The perfect storm of the coronavirus pandemic and oil-supply glut has driven the volume of fallen angels – or issuers downgraded to high-yield status – to new highs. The risk premium for fallen angels is most visible in BBB-rated credit spreads.
The heightened risk that BBB-rated instruments will be downgraded to high-yield status means that many investment-grade investors will reduce their exposure to these credits. Fallen angels will also be subject to forced selling by investment-grade accounts that are no longer able to hold them.
There is also concern that the wave of downgrades will cause indigestion in the BB-rated market – something that can be seen when looking at the relative performance of BB and BBB-rated credits.
These technical moves often present opportunities for flexible credit investors that allocate across the capital structure of global issuers. Since the sell-off began, BBB-rated credits in Europe have materially outperformed those in the US (see figure 1).
Figure 1. Relative performance of US and European BBB-rated credit
Source: ICE Bond Indices, as at April 2020.
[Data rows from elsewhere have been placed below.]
===== src/rtl/kwdt_pkg.sv =====
package kwdt_pkg;

    localparam int SCALE_W = 3;

    // byte offsets of the register window
    localparam int OFF_CTRL   = 'h00;
    localparam int OFF_RAW    = 'h08;
    localparam int OFF_SCALED = 'h10;
    localparam int OFF_PET    = 'h18;
    localparam int OFF_KEY    = 'h1C;
    localparam int OFF_THR    = 'h20;

    // control bit positions
    localparam int B_RSTEN  = 8;
    localparam int B_ZERO   = 9;
    localparam int B_ALWAYS = 12;
    localparam int B_AWAKE  = 13;
    localparam int B_PEND   = 28;

    typedef struct packed {
        logic               pend;
        logic               run_awake;
        logic               run_always;
        logic               zero_cmp;
        logic               rst_en;
        logic [SCALE_W-1:0] scale;
    } ctrl_t;

    function automatic logic [31:0] ctrl_to_word(ctrl_t c);
        logic [31:0] w;
        w            = '0;
        w[SCALE_W-1:0] = c.scale;
        w[B_RSTEN]   = c.rst_en;
        w[B_ZERO]    = c.zero_cmp;
        w[B_ALWAYS]  = c.run_always;
        w[B_AWAKE]   = c.run_awake;
        w[B_PEND]    = c.pend;
        return w;
    endfunction

endpackage


===== src/rtl/kwdt_unlock.sv =====
module kwdt_unlock #(
    parameter int          ADDR_W  = 6,
    parameter logic [31:0] KEY_VAL = 32'h0051F15E
) (
    input  logic              clk,
    input  logic              rst_n,
    input  logic              wr_en,
    input  logic [ADDR_W-1:0] wr_addr,
    input  logic [31:0]       wr_data,
    output logic              armed_o
);
    import kwdt_pkg::*;

    typedef struct packed {
        logic armed;
    } lock_st_t;

    lock_st_t st_d, st_q;

    always_comb begin
        st_d = st_q;
        if (wr_en) begin
            st_d.armed = (wr_addr == ADDR_W'(OFF_KEY)) && (wr_data == KEY_VAL);
        end
    end

    always_ff @(posedge clk or negedge rst_n) begin
        if (!rst_n) st_q <= '0;
        else        st_q <= st_d;
    end

    assign armed_o = st_q.armed;
endmodule


===== src/rtl/kwdt_regs.sv =====
module kwdt_regs #(
    parameter int          ADDR_W   = 6,
    parameter int          CMP_W    = 16,
    parameter logic [31:0] PET_VAL  = 32'h0D09F00D,
    parameter logic [CMP_W-1:0] THR_RST = '1
) (
    input  logic              clk,
    input  logic              rst_n,
    input  logic              wr_ok,
    input  logic [ADDR_W-1:0] wr_addr,
    input  logic [31:0]       wr_data,
    input  logic              match_i,
    output kwdt_pkg::ctrl_t   ctrl_o,
    output logic [CMP_W-1:0]  thr_o,
    output logic              pet_o
);
    import kwdt_pkg::*;

    typedef struct packed {
        ctrl_t            ctrl;
        logic [CMP_W-1:0] thr;
    } reg_st_t;

    reg_st_t st_d, st_q;
    logic    wr_ctrl, wr_thr;

    always_comb begin
        wr_ctrl = wr_ok && (wr_addr == ADDR_W'(OFF_CTRL));
        wr_thr  = wr_ok && (wr_addr == ADDR_W'(OFF_THR));
        pet_o   = wr_ok && (wr_addr == ADDR_W'(OFF_PET)) && (wr_data == PET_VAL);

        st_d = st_q;
        if (wr_ctrl) begin
            st_d.ctrl.scale      = wr_data[SCALE_W-1:0];
            st_d.ctrl.rst_en     = wr_data[B_RSTEN];
            st_d.ctrl.zero_cmp   = wr_data[B_ZERO];
            st_d.ctrl.run_always = wr_data[B_ALWAYS];
            st_d.ctrl.run_awake  = wr_data[B_AWAKE];
            st_d.ctrl.pend       = wr_data[B_PEND];
        end
        if (match_i) st_d.ctrl.pend = 1'b1;
        if (wr_thr)  st_d.thr = wr_data[CMP_W-1:0];
    end

    always_ff @(posedge clk or negedge rst_n) begin
        if (!rst_n) begin
            st_q.ctrl <= '0;
            st_q.thr  <= THR_RST;
        end else begin
            st_q <= st_d;
        end
    end

    assign ctrl_o = st_q.ctrl;
    assign thr_o  = st_q.thr;
endmodule


===== src/rtl/kwdt_counter.sv =====
module kwdt_counter #(
    parameter int CNT_W = 31,
    parameter int CMP_W = 16
) (
    input  logic             clk,
    input  logic             rst_n,
    input  kwdt_pkg::ctrl_t  ctrl_i,
    input  logic             awake_i,
    input  logic             pet_i,
    input  logic [CMP_W-1:0] thr_i,
    output logic [CNT_W-1:0] cnt_o,
    output logic [CMP_W-1:0] scaled_o,
    output logic             match_o
);
    typedef struct packed {
        logic [CNT_W-1:0] cnt;
    } cnt_st_t;

    cnt_st_t          st_d, st_q;
    logic             run;
    logic [CNT_W-1:0] shifted;

    always_comb begin
        shifted  = st_q.cnt >> ctrl_i.scale;
        scaled_o = shifted[CMP_W-1:0];
        match_o  = (scaled_o >= thr_i);
        run      = ctrl_i.run_always || (ctrl_i.run_awake && awake_i);

        st_d = st_q;
        if (pet_i)                         st_d.cnt = '0;
        else if (match_o && ctrl_i.zero_cmp) st_d.cnt = '0;
        else if (run)                      st_d.cnt = st_q.cnt + 1'b1;
    end

    always_ff @(posedge clk or negedge rst_n) begin
        if (!rst_n) st_q <= '0;
        else        st_q <= st_d;
    end

    assign cnt_o = st_q.cnt;
endmodule


===== src/rtl/kwdt_top.sv =====
module kwdt_top #(
    parameter int          ADDR_W   = 6,
    parameter int          CNT_W    = 31,
    parameter int          CMP_W    = 16,
    parameter logic [31:0] KEY_VAL  = 32'h0051F15E,
    parameter logic [31:0] PET_VAL  = 32'h0D09F00D
) (
    input  logic              clk,
    input  logic              rst_n,
    input  logic              wr_en,
    input  logic [ADDR_W-1:0] wr_addr,
    input  logic [31:0]       wr_data,
    input  logic [ADDR_W-1:0] rd_addr,
    output logic [31:0]       rd_data,
    input  logic              awake_i,
    output logic              irq_o,
    output logic              rst_req_o
);
    import kwdt_pkg::*;

    logic             armed, wr_ok, pet, match;
    ctrl_t            ctrl;
    logic [CMP_W-1:0] thr, scaled;
    logic [CNT_W-1:0] cnt;

    assign wr_ok = wr_en && armed;

    kwdt_unlock #(.ADDR_W(ADDR_W), .KEY_VAL(KEY_VAL)) u_lock (
        .clk(clk), .rst_n(rst_n), .wr_en(wr_en), .wr_addr(wr_addr),
        .wr_data(wr_data), .armed_o(armed)
    );

    kwdt_regs #(.ADDR_W(ADDR_W), .CMP_W(CMP_W), .PET_VAL(PET_VAL)) u_regs (
        .clk(clk), .rst_n(rst_n), .wr_ok(wr_ok), .wr_addr(wr_addr),
        .wr_data(wr_data), .match_i(match), .ctrl_o(ctrl), .thr_o(thr),
        .pet_o(pet)
    );

    kwdt_counter #(.CNT_W(CNT_W), .CMP_W(CMP_W)) u_cnt (
        .clk(clk), .rst_n(rst_n), .ctrl_i(ctrl), .awake_i(awake_i),
        .pet_i(pet), .thr_i(thr), .cnt_o(cnt), .scaled_o(scaled),
        .match_o(match)
    );

    always_comb begin
        rd_data = '0;
        case (rd_addr)
            ADDR_W'(OFF_CTRL):   rd_data = ctrl_to_word(ctrl);
            ADDR_W'(OFF_RAW):    rd_data = 32'(cnt);
            ADDR_W'(OFF_SCALED): rd_data = 32'(scaled);
            ADDR_W'(OFF_KEY):    rd_data = {31'd0, armed};
            ADDR_W'(OFF_THR):    rd_data = 32'(thr);
            default:             rd_data = '0;
        endcase
    end

    assign irq_o     = ctrl.pend;
    assign rst_req_o = ctrl.rst_en && match;
endmodule


===== config.mk =====
export PLATFORM = sky130hd
export DESIGN_NAME = kwdt_top
export DESIGN_NICKNAME = d
export VERILOG_FILES = /design/src/rtl/kwdt_pkg.sv /design/src/rtl/kwdt_unlock.sv /design/src/rtl/kwdt_regs.sv /design/src/rtl/kwdt_counter.sv /design/src/rtl/kwdt_top.sv
export SDC_FILE = /design/constraint.sdc
export NUM_CORES = 1
export LEC_CHECK = 0
export BUFFER_PORTS_ARGS = -buffer_cell sky130_fd_sc_hd__buf_2
export CORE_UTILIZATION = 30
export CTS_CLUSTER_SIZE = 30
export DETAILED_ROUTE_END_ITERATION = 10
export SLEW_MARGIN = 20
export SYNTH_ARGS = -nofsm -noshare
export SYNTH_HDL_FRONTEND = slang
export SYNTH_HIERARCHICAL = 1
export SYNTH_SLANG_ARGS = --single-unit

===== constraint.sdc =====
create_clock -name clk -period 4.51 [get_ports clk]
set_clock_uncertainty 0.1 [all_clocks]
set_input_delay 0.6765 -clock clk [delete_from_list [all_inputs] [get_ports clk]]
set_output_delay 0.6765 -clock clk [all_outputs]
set_load 0.05 [all_outputs]

==> summary.md, run 1 <==
| Metric | Value |
|---|---|
| RSZ-0062 raised after global routing | `false` |
| Die Ht | `123 um` |
| Crit-path max FO | `18` |
| CTS Hold Bufs | `0` |
| Yosys reg bits | `56` |
| Starting Density | `31.2%` |
| Final hold viol count | `0` |
| Final nets | `586` |
| Vias in the first global route | `3784` |
| Tmin final | `4.25 ns` |
| # diodes | `0` |
| P_int | `732 uW` |
| Layout fillers | `1421` |
| Post-synthesis sequential area ratio | `32.2%` |
| Post-Syn Area | `0.00442 mm^2` |
| Standard-cell row count | `43` |
| First-pass GRT wire length | `20100 um` |
| Placed Cells | `694` |
| Mapped Nets | `518` |
| Crit path kind | `reg -> out` |
| CTS Buf Count | `5` |
| Clock power frac | `41.3%` |
| Worst r2r src | `u_regs/ctrl_o[1]$_DFFE_PN0P_` |
| Netlist cell types | `56` |
| Setup slack, reg-to-reg | `0.96 ns` |
| Final period utilization | `94.3%` |
| Drt total wl | `12400 um` |
| Initial DRC Count | `203` |
| Layout cell share with drive strength beyond 1 | `33.0%` |
| HP Class | `in -> async` |
| EDFF count, synth | `0` |
| Worst setup EP type | `output pin` |
| Reg power frac | `52.5%` |
| Die span in x | `123 um` |
| Main flop type after synthesis | `dfrtp_1` |
| TritonCTS clock tree | `built` |
| Multi-input logic area | `0.00273 mm^2` |
| Slew headroom | `34.8%` |
| CORE AREA | `0.0141 mm^2` |
| Yosys top cell area share | `22.7%` |
| Via density | `5.41` |
| Place WS | `0.435 ns` |
| # Max-Cap Violations | `0` |
| Post-DP HPWL | `9570 um` |
| Clk buf depth | `2` |
| FF/Latch Area | `0.00142 mm^2` |
| Largest cells by area after synthesis | `dfrtp_1, dfstp_2, mux2_2` |
| Routed Antenna Nets | `0` |
| Pre-antenna DRT Iters | `5` |
| Sw Ratio | `23.6%` |
| Final Power | `958 uW` |
| Max Transition Viols Final | `0` |
| Clk Latency, worst-skew pair | `0.31 ns` |
| DP Area | `0.00494 mm^2` |
| Synth-to-layout area growth | `15.2%` |
| Initial antenna violation count | `0` |
| Reg2reg end | `u_cnt/cnt_o[20]$_DFFE_PN0P_` |
| Post-Layout Cell Count | `702` |
| Root Driver | `clkbuf_16` |
| F_max | `0.235 GHz` |
| Power density over cell area | `188 mW/mm^2` |
| Worst reg2reg path depth | `9` |
| Gr usage total | `17.2%` |
| Total gr overflow | `0` |
| Outcome | `finished clean` |
| Worst-margin pin slew | `0.975 ns` |
| TritonCTS Sinks | `56` |
| Via count | `3795` |
| VDD IR max | `0.148 mV` |
| Required time of the critical path | `3.73 ns` |
| Async SR Flop Fraction | `100%` |
| Worst Slack Setup Final | `0.258 ns` |
| Startpoint types | `flip-flop` |
| Post-Layout Inst Area | `0.00509 mm^2` |
| IO Pins | `82` |
| Routability Congestion | `0.877` |
| Post-synthesis cell count | `453` |
| Level count of the clock H-tree | `2` |
| Logic pwr share | `6.2%` |
| Mapped Avg Cell Area | `9.76 um^2` |
| Synth Warn # | `6` |
| Setup violations, final | `0` |
| Setup TNS | `0 ns` |
| Critical path arrival | `3.48 ns` |
| Number of remaining DRC errors | `0` |
| Wire per inst | `17.6 um` |
| DIE AREA | `0.0152 mm^2` |
| IO Port Bufs | `80` |
| Largest area contributor in the synthesized netlist | `dfrtp_1` |
| Largest net degree at the start of global routing | `57` |
| P_sw | `226 uW` |
| Clk slew on worst S/H paths | `0.08 ns` |
| Lkg Pwr | `0.00240 uW` |
[cells by family after synthesis]
group	Yosys count	synth area share, %
muxes	59	17.3
adders and majority gates	17	4.81
and+or+nand+nor	177	23.8
AOI/OAI and AO/OA	62	10.4
xor gates and xnor gates	27	5.35
DFF	56	32.2
other	1	0.0849
buffers and inverters	54	6.03
[routing by layer]
| layer | vias up | global-route usage (%) | routed length [um] |
|---|---|---|---|
| met5 | - | 0 | 0 |
| met1 | 1847 | 22.4 | 5580 |
| li1 | 1791 | - | - |
| met4 | 0 | 7.61 | 404 |
| met3 | 28 | 2.72 | 486 |
| met2 | 129 | 28.2 | 5900 |
[layout by cell type, fill, tap and decap left out, types with 12 or more instances in the layout]
cell and n:
buf_2 80, nor2_1 41, nand2_1 31, dfrtp_1 39, xor2_1 24, mux2i_1 12
nand3_1 12, nand4_1 22, dfstp_2 16, a222oi_1 15, mux2_2 30, ha_1 17
a21oi_1 20, and2_1 22, inv_1 27
[state kept, by name (all words and copies together) (netlist names)]
name,flops
u_regs/thr_o,16
u_lock/armed_o,1
u_regs/ctrl_o,8
u_cnt/cnt_o,31
[power groups by stage]
stage	registers [uW]	clock network [uW]	logic, uW
after floorplan	512	0	14.5
after global placement	512	0	58.1
after detailed placement	512	0	60.0
after CTS	502	409	60.3
after global routing	502	429	65.6
final	503	396	59.6
[synth_stat cells (all sizes together), types with 16 or more instances]
cell / number
nor2: 41
dfrtp: 40
mux2: 40
nand2: 31
inv: 27
xor2: 24
and2: 22
nand4: 22
a21oi: 21
ha: 17
dfstp: 16
[worst max path at each step]
| stage | from | endpoint | slack (ns) | cells after the start |
|---|---|---|---|---|
| floorplan | u_regs/ctrl_o[1]$_DFFE_PN0P_ | rst_req_o | 0.65 | 10 |
| global placement | u_regs/ctrl_o[1]$_DFFE_PN0P_ | rst_req_o | 0.45 | 13 |
| detailed placement | u_regs/ctrl_o[1]$_DFFE_PN0P_ | rst_req_o | 0.43 | 13 |
| CTS | u_regs/ctrl_o[1]$_DFFE_PN0P_ | rst_req_o | 0.09 | 13 |
| global route | u_regs/ctrl_o[1]$_DFFE_PN0P_ | rst_req_o | 0.008 | 11 |
| finish | u_regs/ctrl_o[1]$_DFFE_PN0P_ | rst_req_o | 0.26 | 9 |
[through the flow]
stage,utilization [%],hold slack (ns)
after floorplan,-,0.281
after global placement,34.9,0.424
after detailed placement,34.9,0.437
after CTS,35.9,0.427
after global routing,36.0,0.468
final,36.0,0.404
[timing repair]
item	in CTS	in global routing
gates resized for setup	0	2
setup endpoints to repair	0	1
setup buffers	0	0
[cell type report]
type | instances | area share [%]
Multi-Input combinational cell | 343 | 53.7
Sequential cell | 56 | 27.9
Timing Repair Buffer | 87 | 8.90
Tap cell | 180 | 4.42
Clock buffer | 5 | 2.46
Inverter | 28 | 2.14
Clock inverter | 3 | 0.467
[critical path: stages, from the launching register on]
cell and delay, ns:
dfrtp_2 0.60, mux2_2 0.42, mux4_2 0.51, ha_1 0.34
nand4_1 0.12, a2111oi_0 0.53, nand2b_1 0.12, nand2_1 0.13
and2_1 0.14, buf_2 0.26
(Power assumes the default switching activity.)
==> run 2: changes to the inputs <==
Settings changed: PLACE_DENSITY set to 0.53.
==> summary.md, run 2 (synthesized netlist as in run 1, its figures left out) <==
| Metric | Value |
|---|---|
| Routability Congestion | `0.864 (-1.4%)` |
| Pre-antenna DRT Iters | `6 (+1)` |
| Max Transition Viols Final | `0 (unchanged)` |
| Commonest non-fill, non-tap cell in the layout | `buf_2` |
| Die span in x | `123 um (unchanged)` |
| Clock power frac | `41.4% (about the same)` |
| Max Used Layer | `met4` |
| Sw Ratio | `23.5% (-0.096 points)` |
| HP Class | `in -> async` |
| Final period utilization | `93.1% (-1.2 points)` |
| Final hold viol count | `0 (unchanged)` |
| Layout Utilization | `36.0% (unchanged)` |
| Die Ht | `123 um (unchanged)` |
| Tmin final | `4.20 ns (-0.0520 ns)` |
| Slowest cell on the critical path | `dfrtp_2` |
| Synth-to-layout area growth | `15.2% (unchanged)` |
| Setup slack, reg-to-reg | `1.02 ns (+0.06 ns)` |
| Clk Latency, worst-skew pair | `0.30 ns (about the same)` |
| Clk slew on worst S/H paths | `0.07 ns (about the same)` |
| Vias in the first global route | `3750 (-0.90%)` |
| Gr usage total | `17.1% (-0.19 points)` |
| Root Driver | `clkbuf_16` |
| Routed Antenna Nets | `0 (unchanged)` |
| Logic pwr share | `6.2% (about the same)` |
| Via density | `5.38 (-0.41%)` |
| Multi-input logic area | `0.00273 mm^2 (about the same)` |
| Via count | `3785 (-0.26%)` |
| Initial DRC Count | `344 (+69%)` |
| IO Pins | `82 (unchanged)` |
| Starting Density | `31.2% (unchanged)` |
| Hold_ws | `0.241 ns (-0.163 ns)` |
| Slew headroom | `33.5% (-1.3 points)` |
| Initial antenna violation count | `0 (unchanged)` |
| Wl on met1 | `5520 um (-0.99%)` |
| First-pass GRT wire length | `19900 um (-1.0%)` |
| Number of remaining DRC errors | `0 (unchanged)` |
| Crit path kind | `reg -> out` |
| P_sw | `225 uW (-0.25%)` |
| # Max-Cap Violations | `0 (unchanged)` |
| DIE AREA | `0.0152 mm^2 (unchanged)` |
| Crit-path max cell delay | `0.53 ns (-0.07 ns)` |
| CTS Buf Count | `5 (unchanged)` |
| RSZ-0062 raised after global routing | `false` |
| Worst-margin pin slew | `0.994 ns (+0.0188 ns)` |
| Worst reg2reg path depth | `11 (+2)` |
| Power density over cell area | `189 mW/mm^2 (+0.16%)` |
| Standard-cell row count | `43 (unchanged)` |
| Required time of the critical path | `3.73 ns (about the same)` |
| TritonCTS clock tree | `built` |
| F_max | `0.238 GHz (+1.2%)` |
| Final nets | `587 (+0.17%)` |
| Worst r2r src | `u_regs/ctrl_o[1]$_DFFE_PN0P_` |
| Max FFs per register | `31 (unchanged)` |
| Critical path buffers and inverters | `2 (+1)` |
| Total gr overflow | `0 (unchanged)` |
| Reg power frac | `52.4% (about the same)` |
| Crit-path max FO | `14 (-4)` |
| Lkg Pwr | `0.00241 uW (+0.42%)` |
| Routed wl met3 | `728 um (+50%)` |
| Layout cell share with drive strength beyond 1 | `32.7% (-0.25 points)` |
| Met2 wire len | `5530 um (-6.2%)` |
| Largest net degree at the start of global routing | `35 (-39%)` |
| Layout fillers | `1451 (+2.1%)` |
| Reg2reg end | `u_cnt/cnt_o[13]$_DFFE_PN0P_` |
| IO Port Bufs | `80 (unchanged)` |
| Drt total wl | `12100 um (-2.0%)` |
| VDD IR max | `0.150 mV (+1.0%)` |
| Startpoint types | `flip-flop` |
| Critical Path, Cell by Cell | `buf_4 > mux2_2 > o21ai_0 > o21ai_0 > ha_1 > o211ai_1 > a2111oi_1 > nand2b_1 > nand2_1 > and2_1 > buf_2` |
| Clk buf depth | `2 (unchanged)` |
| FF/Latch Area | `0.00142 mm^2 (unchanged)` |
| DP Area | `0.00494 mm^2 (+0.15%)` |
| Wire per inst | `17.2 um (-2.2%)` |
| Most frequent cells in the layout | `buf_2, nor2_1, dfrtp_1` |
| Setup violations, final | `0 (unchanged)` |
| CORE AREA | `0.0141 mm^2 (unchanged)` |
| Level count of the clock H-tree | `2 (unchanged)` |
| Final Power | `960 uW (+0.16%)` |
| # diodes | `0 (unchanged)` |
| Outcome | `finished clean` |
| P_int | `734 uW (+0.29%)` |
| Post-DP HPWL | `9500 um (-0.70%)` |
| Worst setup EP type | `output pin` |
| Top cell by count, worst path | `o21ai_0` |
| TritonCTS Sinks | `56 (unchanged)` |
| Post-Layout Inst Area | `0.00509 mm^2 (unchanged)` |
| Setup TNS | `0 ns (unchanged)` |
| Critical path arrival | `3.42 ns (-0.06 ns)` |
| Crit path max-delay family | `compound AO/OA/AOI/OAI gates` |
==> run 2: cell count changes in the layout (fill, tap and decap cells not counted), sizes merged <==
cell / change
buf: +1
clkbuf: +1
inv: +2
clkinvlp: -3
==> run 2: final cells by class <==
class	instances	share of cell area, %
multi-input combinational	343	53.7
clock buffer	6	2.53
inverter	28	2.06
sequential	56	27.9
clock inverter	2	0.295
tap	180	4.42
timing repair buffer	88	9.05
==> run 2: per-layer routing <==
layer | GRT usage (%) | up-vias
met5 | 0 | -
met4 | 6.02 | 0
met3 | 3.27 | 21
met2 | 27.6 | 134
met1 | 22.6 | 1836
li1 | - | 1794
==> run 2: power by group through the flow <==
stage | combinational (uW) | sequential [uW] | clock (uW)
floorplan | 14.5 | 512 | 0
global placement | 59.3 | 512 | 0
detailed placement | 60.6 | 512 | 0
CTS | 60.6 | 502 | 409
global route | 66.7 | 502 | 427
finish | 59.5 | 502 | 398
==> run 2: timing repair <==
action / in CTS / in global routing
resized for setup: 0 / 2
setup buffers: 0 / 0
hold buffers: 0 / 0
endpoints found under the setup margin: 0 / 1
==> run 2: per-stage QoR <==
stage / std cells / setup WS [ns]
6_report: 703 / 0.310
3_5_place_dp: 695 / 0.436
2_1_floorplan: 453 / 0.647
5_1_grt: 703 / 0.0582
3_3_place_gp: 695 / 0.573
4_1_cts: 703 / 0.0967
==> run 2: how the worst max path moves through the flow <==
stage / startpoint / endpoint / slack [ns] / cells after the start
after detailed placement: u_regs/ctrl_o[1]$_DFFE_PN0P_ / rst_req_o / 0.44 / 11
after CTS: u_regs/ctrl_o[1]$_DFFE_PN0P_ / rst_req_o / 0.1 / 11
after global routing: u_regs/ctrl_o[1]$_DFFE_PN0P_ / rst_req_o / 0.06 / 12
final: u_regs/ctrl_o[1]$_DFFE_PN0P_ / rst_req_o / 0.31 / 11
after floorplan: u_regs/ctrl_o[1]$_DFFE_PN0P_ / rst_req_o / 0.65 / 10
after global placement: u_regs/ctrl_o[1]$_DFFE_PN0P_ / rst_req_o / 0.57 / 12
==> run 2: worst reg2reg max path, delay by kind of cell (launching register included) <==
family	cells	cell delay, ns
AOI/OAI and AO/OA	5	1.13
buffers and inverters	2	0.63
DFF	1	0.53
muxes	1	0.37
adders and majority gates	1	0.33
and+or+nand+nor	2	0.26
This is partly because the European Central Bank’s debt-buying programme provides more support for the BBB-rated market, while its exclusion of fallen angels provides more incentives for issuers to retain their investment-grade status.
The dominant sectors in the European market – utilities, telecommunications and banking – also make the region more favourable in this environment. Telecommunications issuers are less affected by the coronavirus pandemic, while banks are seen as the solution to the crisis. Meanwhile, energy – the most exposed sector – makes up a far smaller share of the index than in the US.
Finally, the European credit market has a slightly higher average credit rating than its US counterpart. On a composite rating basis, the European market has 5% more credits rated BBB+ and 5% fewer rated BBB- and BB+.
The Federal Reserve’s announcement that it will support fallen angels means that the European market’s premium has fallen recently. But given structural differences between the two markets, we believe that it is here to stay. Meanwhile, the market offers opportunities for credit investors that are able to take a top-down look at opportunities throughout the multi-layered capital structures of global issuers.